The absorbance spectra were normalized by thickness of sample. Curve-fitting analysis was carried out by using PeakFit for Windows software. Overlapping absorption bands in each spectrum were resolved into 9 bands, which include Al-OH bands at 3315 cm-1, 3378 cm-1 and 3432 cm-1, Al-O(Li) bands at 3403 cm-1, 3440 cm-1, 3482 cm-1 and 3512 cm-1, and an Si-O bands at 3200 cm-1 and 3300 cm-1 [1]. A Lorentzian function was used as a model of OH bands and Gaussian function for Si-O bands. The basic relationship between IR intensity and concentration was given using Beer-Lambert law.

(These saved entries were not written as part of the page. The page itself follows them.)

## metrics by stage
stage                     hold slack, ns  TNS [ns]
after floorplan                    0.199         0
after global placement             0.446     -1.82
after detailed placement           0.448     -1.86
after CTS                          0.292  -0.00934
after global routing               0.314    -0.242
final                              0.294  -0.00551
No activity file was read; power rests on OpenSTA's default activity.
==> config.mk <==
export PLATFORM = sky130hd
export DESIGN_NAME = piso_serializer_hs
export DESIGN_NICKNAME = d
export VERILOG_FILES = /design/src/rtl/piso_pkg.sv /design/src/rtl/piso_serializer_hs_hold.sv /design/src/rtl/piso_serializer_hs.sv
export SDC_FILE = /design/constraint.sdc
export NUM_CORES = 1
export LEC_CHECK = 0
export BUFFER_PORTS_ARGS = -buffer_cell sky130_fd_sc_hd__buf_4
export CORE_UTILIZATION = 49
export CTS_CLUSTER_SIZE = 20
export DETAILED_ROUTE_END_ITERATION = 12
export PLACE_DENSITY = 0.73
export SLEW_MARGIN = 5
export SYNTH_ARGS = -nofsm -noshare
export SYNTH_HDL_FRONTEND = slang
export SYNTH_HIERARCHICAL = 1
export SYNTH_SLANG_ARGS = --single-unit
==> constraint.sdc <==
create_clock -name clk -period 1.3 [get_ports clk]
set_input_delay 0 -clock clk [delete_from_list [all_inputs] [get_ports clk]]
set_output_delay 0 -clock clk [all_outputs]
set_load 0.005 [all_outputs]
==> src/rtl/piso_pkg.sv <==
// Shared types and helpers for the handshaked PISO serializer.
package piso_pkg;

  typedef enum logic {
    IDLE  = 1'b0,
    SHIFT = 1'b1
  } piso_state_t;

  // The bit that leaves first is the MSB or the LSB, depending on the chosen bit order.
  function automatic logic bit_sel(input logic msb, input logic lsb, input logic lsb_first);
    return lsb_first ? lsb : msb;
  endfunction

endpackage

==> src/rtl/piso_serializer_hs_hold.sv <==
// One-entry valid/ready holding buffer that decouples the producer from the shifter.
module piso_hold_buf #(
  parameter int WIDTH = 8
) (
  input  logic             clk,
  input  logic             rst,
  input  logic             s_valid,
  output logic             s_ready,
  input  logic [WIDTH-1:0] s_data,
  input  logic             pop,
  output logic [WIDTH-1:0] hold_data,
  output logic             hold_valid
);

  logic [WIDTH-1:0] hold_reg;

  assign s_ready   = !hold_valid && !rst;
  assign hold_data = hold_reg;

  // An accept needs an empty buffer and a pop needs a full one, so the two never coincide.
  always_ff @(posedge clk) begin
    if (rst) begin
      hold_valid <= 1'b0;
      hold_reg   <= '0;
    end else if (s_valid && s_ready) begin
      hold_reg   <= s_data;
      hold_valid <= 1'b1;
    end else if (pop) begin
      hold_valid <= 1'b0;
    end
  end

endmodule

==> src/rtl/piso_serializer_hs.sv <==
// Parallel-in/serial-out shifter with input handshake, gap-free word chaining and framing flags.
module piso_serializer_hs
  import piso_pkg::*;
#(
  parameter int   WIDTH      = 8,
  parameter bit   LSB_FIRST  = 1'b0,
  parameter logic IDLE_LEVEL = 1'b0
) (
  input  logic             clk,
  input  logic             rst,
  input  logic             s_valid,
  output logic             s_ready,
  input  logic [WIDTH-1:0] s_data,
  input  logic             ser_en,
  output logic             ser_out,
  output logic             ser_valid,
  output logic             ser_first,
  output logic             ser_last,
  output logic             busy
);

  localparam int CW = (WIDTH > 1) ? $clog2(WIDTH) : 1;
  localparam logic [CW-1:0] LAST_CNT = CW'(WIDTH - 1);

  piso_state_t      state;
  logic [WIDTH-1:0] shift_reg;
  logic [CW-1:0]    bit_cnt;
  logic [WIDTH-1:0] hold_data;
  logic             hold_valid;
  logic             end_of_word;
  logic             load;

  assign end_of_word = (state == SHIFT) && ser_en && (bit_cnt == LAST_CNT);
  assign load        = hold_valid && ((state == IDLE) || end_of_word);

  piso_hold_buf #(.WIDTH(WIDTH)) u_hold (
    .clk        (clk),
    .rst        (rst),
    .s_valid    (s_valid),
    .s_ready    (s_ready),
    .s_data     (s_data),
    .pop        (load),
    .hold_data  (hold_data),
    .hold_valid (hold_valid)
  );

  // Loading on the last bit edge chains the next word with no idle bit in between.
  always_ff @(posedge clk) begin
    if (rst) begin
      state     <= IDLE;
      bit_cnt   <= '0;
      shift_reg <= '0;
    end else if (load) begin
      shift_reg <= hold_data;
      bit_cnt   <= '0;
      state     <= SHIFT;
    end else if (end_of_word) begin
      state <= IDLE;
    end else if ((state == SHIFT) && ser_en) begin
      shift_reg <= LSB_FIRST ? {1'b0, shift_reg[WIDTH-1:1]} : {shift_reg[WIDTH-2:0], 1'b0};
      bit_cnt   <= bit_cnt + 1'b1;
    end
  end

  assign ser_valid = (state == SHIFT);
  assign ser_out   = ser_valid ? bit_sel(shift_reg[WIDTH-1], shift_reg[0], LSB_FIRST) : IDLE_LEVEL;
  assign ser_first = ser_valid && (bit_cnt == '0);
  assign ser_last  = ser_valid && (bit_cnt == LAST_CNT);
  assign busy      = ser_valid || hold_valid;

endmodule

==> reports/results.ini <==
[status]
outcome = finished with violations
violations = negative setup slack

[clock_tree]
cts-root-buf = clkbuf_4
clock_path_buffers = 2
clk_transition_reported_paths_ns = 0.11
clock-sinks = 21
cts_tree = built
worstSkewPairLatency_ns = 0.29
cts_max_level = 1
cts_inserted_buffers = 3

[job]
max-cap-violations = 0

[timing]
rsz0062_at_grt = true
finalSetupViolations = 13
fin_worst_skew_ns = 0.00621
period_share = 1.08
fin_tns_setup_ns = -0.515
drv_slew = 0
fin_crit_ns = 1.40
relSlewSlack = 0.817
hold_viol_final = 0
tightest_slew_ns = 0.274
worst_slack_ns = -0.102
max_freq_ghz = 0.713

[synthesis]
synth_xor_area_frac = 0.00758
synth_compound_area_frac = 0.200
synth_nets = 141
synth_top_family_by_area = simple AND/OR/NAND/NOR gates
synth.area.mux_share = 0.0173
synth.top_cell.area_share = 0.364
synth.cell_area_um2 = 1150
yosys.area.top_type = dfxtp_1
ys_seq_elements = 21
synth_fa_ha_area_frac = 0.0325
synthDistinctLibCells = 33
syn_inst = 126
synthSimpleGateAreaFrac = 0.321
synth.avg_cell_area_um2 = 9.17
ys_seq_area_frac = 0.364
yosysWarnings = 6
ys_top_cells_by_area = dfxtp_1, nand4bb_1, o211a_1, nor2_1, nand2b_1

[final_layout]
nFillCells = 186
utilization = 0.675
nNetsFinal = 170
layout-drive-gt1-share = 0.286
syn_to_final_growth_pct = 29.4
n_antenna_cell = 0

[setup_path]
critPathRequiredTime_ns = 1.49
reg2regPathDepth = 5
startpoint = bit_cnt[0]
crit_arrival_ns = 1.59
crit_path_max_fanout = 4
r2r-end = bit_cnt[2]
setup.worst_path.end = bit_cnt[2]
r2r_slack_ns = -0.10
end_kind = flip-flop
path_class = reg -> reg
r2r_start = bit_cnt[0]
worst_setup_path_start_kind = flip-flop

[power]
total_power_mw = 1.38
clock_power_share = 0.221
power_density_nw_per_um2 = 924
p_leak_nw = 0.640
seq_power_share = 0.532
combPwrFrac = 0.246
swShare = 0.275
p_int_mw = 1.00
ir_drop_mv = 0.704
p_sw_mw = 0.379

[min_path]
hold_start = s_valid
hold_path_class = in -> reg

[grt]
grt_remaining_overflow = 0
antenna_found_initial = 0
grt_first_pass_wirelength_mm = 3.91
track_usage = 0.203
grt_max_degree = 31
grt_pass1_vias = 922

[floorplanning]
initial_utilization = 0.522
chipHeight_um = 50.5
core_um2 = 2210
io_pins = 18
die_w_um = 50.5
dieArea_um2 = 2550
rows = 17

[place]
dp_hpwl_mm = 1.50
gp_congestion = 0.739
port_buffers = 17

[detailed_routing]
drc_errors = 0
dr.first_iter.drc_count = 22
drtAntennaViolNets = 0
wl_per_cell_um = 12.3
vias = 946
totalWireLength_mm = 2.25
viasPerCell = 5.20
drtPass1Iterations = 4

## worst max-delay path: stages, from the launching register on
cell and delay, ns:
dfxtp_2 0.36, ha_4 0.16, ha_4 0.17, nand3b_1 0.28, mux2i_1 0.27, nor3_2 0.06
## routing by layer
metal  up-vias  share of wire  global-route usage
li1        501              -                   -
met1       421           0.48               0.262
met2        22           0.47               0.333
met3         2          0.032              0.0182
met4         0          0.012               0.106
met5         -              0                   0
## power by group through the flow
stage                     registers (mW)  logic, mW  clock network, mW
after floorplan                    0.745      0.211                  0
after global placement             0.747      0.302                  0
after detailed placement           0.747      0.309                  0
after CTS                          0.734      0.331              0.316
after global routing               0.741      0.380              0.338
final                              0.735      0.340              0.305
## Yosys cell counts, drive strengths merged
cell type and instances:
clkbuf 4, dfxtp 21, a21boi 1, o211a 7, inv 4, o211ai 1
a21bo 1, nand2b 9, nor3 3, nor3b 7, ha 3, o21ba 1
and2b 1, nand3 1, o21ai 15, nor2 16, nand2 2, xnor2 1
a21oi 9, nand4bb 8, and2 2, nand3b 1, or2 1, mux2i 2
buf 4, nor2b 1
## metrics by stage
| step | instances | setup WS [ns] | hold slack (ns) | cell area, um^2 |
|---|---|---|---|---|
| 2_1_floorplan | 126 | 0.00567 | 0.167 | 1160 |
| 3_5_place_dp | 170 | -0.150 | 0.280 | 1340 |
| 3_3_place_gp | 170 | -0.0592 | 0.279 | 1340 |
| 5_1_grt | 182 | -0.158 | 0.0294 | 1490 |
| 4_1_cts | 182 | -0.0951 | 0.0204 | 1480 |
| 6_report | 182 | -0.102 | 0.0283 | 1490 |
## worst min path at each step
stage                                endpoint  slack [ns]  cells after the start
after floorplan           u_hold/hold_data[0]        0.17                      2
after global placement    u_hold/hold_data[7]        0.28                      3
after detailed placement  u_hold/hold_data[4]        0.28                      3
after CTS                 u_hold/hold_data[2]        0.02                      3
after global routing      u_hold/hold_data[0]        0.03                      3
final                     u_hold/hold_data[2]        0.03                      3
## final cells by class
class | count | area (um^2) | area share
multi-input cells | 93 | 713 | 0.477
flip-flops and latches | 21 | 423 | 0.283
repair buffers | 32 | 277 | 0.185
well taps | 28 | 35.0 | 0.0235
clock buffers | 4 | 26.3 | 0.0176
inverters | 4 | 20.0 | 0.0134
## cells in the final DEF (no fill, tap or decap)
cell           count
inv_6              1
buf_4             22
nand2b_4           1
clkbuf_1           1
inv_2              1
and2_1             1
nand2b_1           8
o211a_1            7
nor2b_4            1
a21bo_4            1
a21boi_1           1
o21ba_1            1
ha_1               1
nand4bb_1          8
or2_1              1
mux2i_1            2
and2b_1            1
nor3_2             3
buf_12             1
and2_4             1
dfxtp_1           19
a21oi_1            9
ha_4               2
nand3_1            1
o21ai_0            3
xnor2_1            1
nand3b_1           1
o21ai_1           12
nor3b_2            3
o211ai_1           1
nor3b_1            4
nand2_8            1
dlygate4sd3_1      8
buf_6              1
nand2_1            1
inv_1              2
dfxtp_2            2
nor2_1            16
clkbuf_4           3
## cell families (layout without fill, tap and decap cells)
family | Yosys count | after routing
mux | 2 | 2
compound gates | 35 | 35
simple gates | 52 | 52
buf+inv | 12 | 40
xor+xnor | 1 | 1
fa+ha+maj | 3 | 3
flops | 21 | 21
## what timing repair did
action	in CTS	in global routing
resized for setup	8	5
pin swaps	4	1
setup buffers	0	0
hold buffers	8	0
setup endpoints to repair	14	14
cloned	0	0
hold endpoints to repair	8	0
Power figures use the tool's default switching activity.
## src/rtl/paralelo_serial_tx.sv

```systemverilog
// Serial transmit end of the link. After reset it sends N_TRAIN COM symbols
// so the receiver can align. After that it sends accepted bytes, or IDLE when
// no byte is offered. Symbols are serialised MSB first, one bit per clock.
//
// Handshake: ready_out is high for the single cycle before each symbol load
// edge once training is over. A byte is transferred on a rising edge where
// ready_out && valid_in. The producer keeps data_in/valid_in stable until
// that edge. valid_in while ready_out is low is ignored.
module paralelo_serial_tx #(
  parameter logic [7:0] COM     = 8'hBC,
  parameter logic [7:0] IDLE    = 8'h7C,
  parameter int         N_TRAIN = 4
) (
  input  logic       clk_4f,
  input  logic       reset,
  input  logic [7:0] data_in,
  input  logic       valid_in,
  output logic       ready_out,
  output logic       data_out,
  output logic       symbol_strobe,
  output logic       active_out,
  output logic       state_dbg_o
);

  // Wide enough to hold N_TRAIN. The counter only advances in TRAIN, so it
  // stops changing once the link is active.
  localparam int TW = $clog2(N_TRAIN + 1);

  typedef enum logic [0:0] {
    TRAIN  = 1'b0,
    ACTIVE = 1'b1
  } state_e;

  state_e         state_q, state_d;
  logic [2:0]     bit_cnt_q, bit_cnt_d;
  logic [TW-1:0]  train_cnt_q, train_cnt_d;
  logic [7:0]     hold_q, hold_d;
  logic           data_out_q, data_out_d;
  logic           strobe_q, strobe_d;
  logic           active_q, active_d;

  logic           load;
  logic           last_train;
  logic [7:0]     next_sym;

  // A new symbol is taken in whenever the bit counter is about to leave 0.
  assign load       = (bit_cnt_q == 3'd0);
  assign last_train = (train_cnt_q == TW'(N_TRAIN - 1));

  // State register.
  always_ff @(posedge clk_4f or negedge reset) begin
    if (!reset) begin
      state_q <= TRAIN;
    end else begin
      state_q <= state_d;
    end
  end

  // Next state: leave TRAIN on the load edge of the last COM. ACTIVE is final.
  always_comb begin
    state_d = state_q;
    if ((state_q == TRAIN) && load && last_train) begin
      state_d = ACTIVE;
    end
  end

  // FSM outputs: ready and symbol select decoded from registers and inputs.
  always_comb begin
    ready_out   = (state_q == ACTIVE) && load;
    state_dbg_o = state_q;
    next_sym    = COM;
    if (state_q == ACTIVE) begin
      next_sym = valid_in ? data_in : IDLE;
    end
  end

  // Datapath next-state: bit counter, training counter, hold and serial bit.
  always_comb begin
    bit_cnt_d   = bit_cnt_q + 3'd1;
    train_cnt_d = train_cnt_q;
    hold_d      = hold_q;
    data_out_d  = hold_q[3'd7 - bit_cnt_q];
    strobe_d    = 1'b0;
    active_d    = active_q;
    if (load) begin
      hold_d     = next_sym;
      data_out_d = next_sym[7];
      strobe_d   = 1'b1;
      if (state_q == TRAIN) begin
        train_cnt_d = train_cnt_q + TW'(1);
      end else begin
        active_d = 1'b1;
      end
    end
  end

  // Datapath registers. An asynchronous reset aborts any symbol in flight.
  always_ff @(posedge clk_4f or negedge reset) begin
    if (!reset) begin
      bit_cnt_q   <= 3'd0;
      train_cnt_q <= '0;
      hold_q      <= 8'h00;
      data_out_q  <= 1'b0;
      strobe_q    <= 1'b0;
      active_q    <= 1'b0;
    end else begin
      bit_cnt_q   <= bit_cnt_d;
      train_cnt_q <= train_cnt_d;
      hold_q      <= hold_d;
      data_out_q  <= data_out_d;
      strobe_q    <= strobe_d;
      active_q    <= active_d;
    end
  end

  assign data_out      = data_out_q;
  assign symbol_strobe = strobe_q;
  assign active_out    = active_q;

endmodule

```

The equation was used [2]:
CH = A·∆, (1)
CH – the H amount in 106 Si; A – the calibration factor; ∆ – the integrated absorbance under the OH band, normalized by the sample thickness. The hydrogen amount was converted in weight-part concentration OH groups.
The zonal structure in weakly colored citrine crystals using binocular microscope was established (fig.). The shadows of the Brazilian growth twins at crystal rim and sericite powder at the upper faces were described. It is supposed, the growth twins and sericite powder were formed as a result of the imposed mechanical strains. The zoning profile was revealed, that the content of Al-O (Li) groups in the crystal rim is less, than in the core part. It is possible to assume, that during the rim crystallization the conditions accompanied with the Li depletion in hydrothermal fluids were changed. Also smoky quartz crystals from this deposit were studied. Similar shadow zone wasn’t observed there and OH-groups location is uniformly from core to rim.
Thus, IR microspectrometry method allows to reveal OH-groups location in different quartz crystal zones and determinate a change the mineral-forming condition changing.
All spectra measurements were executed at “Geoanalyst” Centre in the Institute of Geology and Geochemistry, Urals Branch of Russian Academy of Science. This work is supported by FTP “Scientific and scientific-pedagogical personnel of innovative Russia” (GC № 14.740.11.1212 of 14.06.2011).
Fig. The zoning profile of concentration Al-OH and Al-O(Li) groups in citrine.
References:
1. Kats A. (1962) Hydrogen in Alpha-quartz. Philips Research Reports, 17 201-279.